He returned to school this week. His parents are considering legal action to force the school to expunge the suspension from his academic record. Griffiths isn't a classic victim. He was definitely poking the bear, but in a good cause. He said he welcomed any and all media attention because he wants to use the spotlight to encourage people to think about the way schools promote popularity contests and pit students against one another. "They martyred me," he said. "Which was a great thing."
Instead of a suspension, Griffiths ought to get an award for challenging the insane culture facing so many individualistic kids in American schools. Students like Griffiths have few if any Constitutional rights.

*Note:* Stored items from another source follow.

## src/rtl/dpram_fifo_ctrl.sv

```systemverilog
// Synchronous FIFO controller driving both ports of a 16x8 dual-port RAM (A writes, B reads).
// Define FIFO_CTRL_ERR_EN to add sticky overflow/underflow flags.
module dpram_fifo_ctrl #(
   parameter int DATA_W = 8,
   parameter int ADDR_W = 4
) (
   input  logic              clk,
   input  logic              rst,
   input  logic              push,
   input  logic [DATA_W-1:0] push_data,
   output logic              full,
   input  logic              pop,
   output logic [DATA_W-1:0] pop_data,
   output logic              pop_valid,
   output logic              empty,
   output logic [ADDR_W:0]   count,
`ifdef FIFO_CTRL_ERR_EN
   output logic              overflow,
   output logic              underflow,
`endif
   output logic [DATA_W-1:0] ram_in_a,
   output logic [ADDR_W-1:0] ram_address_a,
   output logic              ram_wr_en_a,
   output logic [DATA_W-1:0] ram_in_b,
   output logic [ADDR_W-1:0] ram_address_b,
   output logic              ram_wr_en_b,
   input  logic [DATA_W-1:0] ram_out_b
);

   localparam logic [ADDR_W:0] DEPTH = (ADDR_W+1)'(1) << ADDR_W;

   logic [ADDR_W-1:0] wr_ptr_q, wr_ptr_d;
   logic [ADDR_W-1:0] rd_ptr_q, rd_ptr_d;
   logic [ADDR_W:0]   count_q, count_d;
   logic              pop_valid_q;
   logic              push_acc, pop_acc;

   // Flags come from the registered count so both accept paths see the same pre-edge state.
   assign full     = (count_q == DEPTH);
   assign empty    = (count_q == '0);
   assign push_acc = push & ~full & ~rst;
   assign pop_acc  = pop & ~empty & ~rst;

   always_comb begin
      wr_ptr_d = wr_ptr_q;
      rd_ptr_d = rd_ptr_q;
      count_d  = count_q;
      if (push_acc) wr_ptr_d = wr_ptr_q + 1'b1;
      if (pop_acc)  rd_ptr_d = rd_ptr_q + 1'b1;
      if (push_acc && !pop_acc)      count_d = count_q + 1'b1;
      else if (pop_acc && !push_acc) count_d = count_q - 1'b1;
   end

   always_ff @(posedge clk) begin
      if (rst) begin
         wr_ptr_q    <= '0;
         rd_ptr_q    <= '0;
         count_q     <= '0;
         pop_valid_q <= 1'b0;
      end else begin
         wr_ptr_q    <= wr_ptr_d;
         rd_ptr_q    <= rd_ptr_d;
         count_q     <= count_d;
         pop_valid_q <= pop_acc;
      end
   end

`ifdef FIFO_CTRL_ERR_EN
   logic overflow_q, underflow_q;

   always_ff @(posedge clk) begin
      if (rst) begin
         overflow_q  <= 1'b0;
         underflow_q <= 1'b0;
      end else begin
         if (push && full) overflow_q  <= 1'b1;
         if (pop && empty) underflow_q <= 1'b1;
      end
   end

   assign overflow  = overflow_q;
   assign underflow = underflow_q;
`endif

   // RAM port B reads rd_ptr every edge, so the word for a pop is ready the following cycle.
   assign count         = count_q;
   assign pop_valid     = pop_valid_q;
   assign pop_data      = ram_out_b;
   assign ram_in_a      = push_data;
   assign ram_address_a = wr_ptr_q;
   assign ram_wr_en_a   = push_acc;
   assign ram_in_b      = '0;
   assign ram_address_b = rd_ptr_q;
   assign ram_wr_en_b   = 1'b0;

endmodule

```

## config.mk

```make
export PLATFORM = sky130hd
export DESIGN_NAME = dpram_fifo_ctrl
export DESIGN_NICKNAME = d
export VERILOG_FILES = /design/src/rtl/dpram_fifo_ctrl.sv
export SDC_FILE = /design/constraint.sdc
export NUM_CORES = 1
export LEC_CHECK = 0
export ABC_AREA = 1
export BUFFER_PORTS_ARGS = -buffer_cell sky130_fd_sc_hd__buf_2
export CORE_UTILIZATION = 40
export DETAILED_ROUTE_END_ITERATION = 8
export PLACE_DENSITY = 0.74
export SYNTH_ARGS = -nofsm -noshare
export SYNTH_HDL_FRONTEND = slang
export SYNTH_SLANG_ARGS = --single-unit
```

## constraint.sdc

```tcl
create_clock -name clk -period 3.01 [get_ports clk]
set_clock_uncertainty 0.1 [all_clocks]
set_input_delay 0.1505 -clock clk [delete_from_list [all_inputs] [get_ports clk]]
set_output_delay 0.1505 -clock clk [all_outputs]
set_load 0.1 [all_outputs]
```

; ---- Yosys cells after proc, flatten, opt, wreduce, memory -nomap -nowiden
; Index checks and enable logic that the tools add are counted.
[op_classes]
n_reduce_logical = 6
n_addsub = 4
bitwise_logic = 7
mux = 2
n_eq_ne = 1
[ops]
columns = op, count
row1 = 2-to-1 mux 5 bit, 2
row2 = "adder 4 x 1 -> 4 bit, second input constant", 2
row3 = "adder 5 x 1 -> 5 bit, second input constant", 1
row4 = "equality test 5 bit, second input constant", 1
row5 = zero test 5 bit, 1
row6 = "subtractor 5 x 1 -> 5 bit, second input constant", 1
row7 = AND 1 bit, 4
row8 = inverter 1 bit, 3
row9 = logical AND 1 bit, 2
row10 = zero test 1 bit, 2
row11 = nonzero test 2 bit, 1
[word_totals]
regBits = 14

; ---- Logic depth before layout (Yosys ltp)
; Gate-level depths: netlist of the first run.
[logic_depth]
depth_word = 8
mapped_depth = 15

; ---- Least setup slack after synthesis of the first run
; OpenSTA, ideal clock, no wires.
[synth_timing]
path_kind = register to register
from = register count_q[0] (netlist: count[0])
to = register count_q[3] (netlist: count[3])
path_buffers = 0
path_slack_ps = -1190
setup_ps = 109
period_less_slack_ps = 4200
arrival_time_ps = 3991
path_stages_with_launch = 13
path_cell_list = dfxtp_1 -> nor2_4 -> nand3_4 -> nand2_2 -> nor2_1 -> ha_1 -> inv_1 -> ha_1 -> or2_2 -> nand3b_1 -> nand3_1 -> nand2_1 -> inv_1
[synth_via]
elab_chain_cells = 7
[synth_lines]
columns = element, line_no
row1 = "start, declared", 34  ; logic [ADDR_W:0] count_q, count_d;
row2 = "start signal, assigned", 63  ; count_q <= count_d;
row3 = equality test 5 bit (*), 39  ; assign full = (count_q == DEPTH);
row4 = inverter 1 bit (*), 41  ; assign push_acc = push & ~full & ~rst;
row5 = AND 1 bit (*) (2 in series), 41
row6 = named net ram_wr_en_a, 23  ; output logic ram_wr_en_a,
row7 = zero test 1 bit, 51  ; else if (pop_acc && !push_acc) count_d = count_q - 1'b1;
row8 = logical AND 1 bit, 51
row9 = nonzero test 2 bit (no source line), --
; The timed path passes the listed nets; every way through them passes the cells marked *. The select of a mux whose other input is x is not followed.
; A chain may end at the register's enable or synchronous reset.

; ---- Worst setup path after layout of the first run
[layout_timing]
from = register count_q[4] (netlist: count[4])
to = register count_q[3] (netlist: count[3])
[layout_via]
elab_chain_cells = 7
[layout_lines]
columns = element, line_no
row1 = equality test 5 bit or zero test 5 bit (tied branches), "39, 40"
row2 = inverter 1 bit (on tied branches), "41, 42"
row3 = AND 1 bit (on tied branches) (2 in series), "41, 42"
row4 = zero test 1 bit (on tied branches), "51, 50"
row5 = logical AND 1 bit (on tied branches), "51, 50"
row6 = nonzero test 2 bit (no source line) or 2-to-1 mux 5 bit (tied branches), --
; Several ways; a longest one is shown, not always the timed one.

They have no privacy or right to due process, and are routinely sent home, suspended, or forced into "special education" programs for dressing oddly, speaking honestly, or playing the wrong kind of computer games. As he was trying to point out, the pressure to conform, be normal and popular is enormous -- creating environments that are hostile and alienating to people outside the mainstream. This ethos has hit bright, idiosyncratic and creative kids especially hard, as the volumes of Hellmouth messages testify so eloquently.

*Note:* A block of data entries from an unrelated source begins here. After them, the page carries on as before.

## src/rtl/addr_gen_write_phase2.sv

```systemverilog
// Phase-2 write address generator: walks four destination channel groups and
// issues bursts of at most C_BURST_BYTES until each group's byte count is consumed.
module addr_gen_write_phase2 #(
  parameter int unsigned C_M_AXI_ADDR_WIDTH = 64,
  parameter int unsigned C_XFER_SIZE_WIDTH  = 64,
  parameter int unsigned CHANNEL_OFFSET     = 0,
  parameter int unsigned C_BURST_BYTES      = 4096
) (
  input  logic                          aclk,
  input  logic                          aresetn,
  input  logic                          i_start,
  input  logic                          i_pass_parity,
  input  logic [C_M_AXI_ADDR_WIDTH-1:0] i_ptr_ch_0,
  input  logic [C_XFER_SIZE_WIDTH-1:0]  i_xfer_size_in_bytes,
  output logic                          o_req_valid,
  input  logic                          i_req_ready,
  output logic [C_M_AXI_ADDR_WIDTH-1:0] o_req_addr,
  output logic [31:0]                   o_req_bytes,
  output logic                          o_busy,
  output logic                          o_done
);

  localparam logic [C_XFER_SIZE_WIDTH-1:0] BURST = C_XFER_SIZE_WIDTH'(C_BURST_BYTES);

  typedef enum logic [1:0] {IDLE, CALC, ISSUE, DONE} state_t;

  state_t                        state, state_nxt;
  logic                          parity_q;
  logic [C_M_AXI_ADDR_WIDTH-1:0] ptr_q;
  logic [C_XFER_SIZE_WIDTH-1:0]  size_q;
  logic [C_XFER_SIZE_WIDTH-1:0]  remaining;
  logic [1:0]                    group;
  logic [27:0]                   offset;
  logic [C_M_AXI_ADDR_WIDTH-1:0] ch_num;
  logic [C_M_AXI_ADDR_WIDTH-1:0] ch_base;
  logic                          last_of_group;

  // Destination channel is 2g+1 for parity 0 and 2g for parity 1, i.e. {g, ~parity}.
  always_comb begin
    ch_num        = C_M_AXI_ADDR_WIDTH'({group, ~parity_q}) + C_M_AXI_ADDR_WIDTH'(CHANNEL_OFFSET);
    ch_base       = ptr_q + (ch_num << 28);
    last_of_group = (remaining <= BURST);
  end

  always_ff @(posedge aclk or negedge aresetn) begin
    if (!aresetn) state <= IDLE;
    else          state <= state_nxt;
  end

  always_comb begin
    state_nxt   = state;
    o_req_valid = 1'b0;
    o_req_addr  = '0;
    o_req_bytes = '0;
    o_busy      = 1'b1;
    o_done      = 1'b0;
    case (state)
      IDLE: begin
        o_busy = 1'b0;
        if (i_start) state_nxt = CALC;
      end
      CALC: state_nxt = (size_q == '0) ? DONE : ISSUE;
      ISSUE: begin
        o_req_valid = 1'b1;
        // Offset wraps inside the low 28 bits so it never carries into the channel field.
        o_req_addr  = {ch_base[C_M_AXI_ADDR_WIDTH-1:28], ch_base[27:0] + offset};
        o_req_bytes = last_of_group ? 32'(remaining) : 32'(C_BURST_BYTES);
        if (i_req_ready && last_of_group && group == 2'd3) state_nxt = DONE;
      end
      DONE: begin
        o_done    = 1'b1;
        state_nxt = IDLE;
      end
      default: state_nxt = IDLE;
    endcase
  end

  always_ff @(posedge aclk or negedge aresetn) begin
    if (!aresetn) begin
      parity_q  <= 1'b0;
      ptr_q     <= '0;
      size_q    <= '0;
      remaining <= '0;
      group     <= '0;
      offset    <= '0;
    end else begin
      case (state)
        IDLE: if (i_start) begin
          parity_q <= i_pass_parity;
          ptr_q    <= i_ptr_ch_0;
          size_q   <= i_xfer_size_in_bytes;
        end
        CALC: begin
          group     <= '0;
          offset    <= '0;
          remaining <= size_q;
        end
        ISSUE: if (i_req_ready) begin
          if (last_of_group) begin
            group     <= group + 2'd1;
            offset    <= '0;
            remaining <= size_q;
          end else begin
            offset    <= offset + 28'(C_BURST_BYTES);
            remaining <= remaining - BURST;
          end
        end
        default: ;
      endcase
    end
  end

endmodule
```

So here's to Patrick Griffiths, who deserves better than his own school. He's a hero in the classic American sense, and in the country's best traditions of thinking freely, daring to be different, and willing to pay the price.
Author's Note: The source material for this column was the Daily Breeze paper linked to above, a wire story, and about 20 e-mails, including two from local reporters urgingme to write about this. Reading over this now I can see there is a paragraph that should have quotes from the Daily Breeze [note: since corrected -- t]. I didn't do it because I probably used material from the wire story and/or because it was linked. The comments, opinions and language about the story are obviously mine, since the point was to write about the issues he raised and the conformity question, which the paper and the others didn't raise.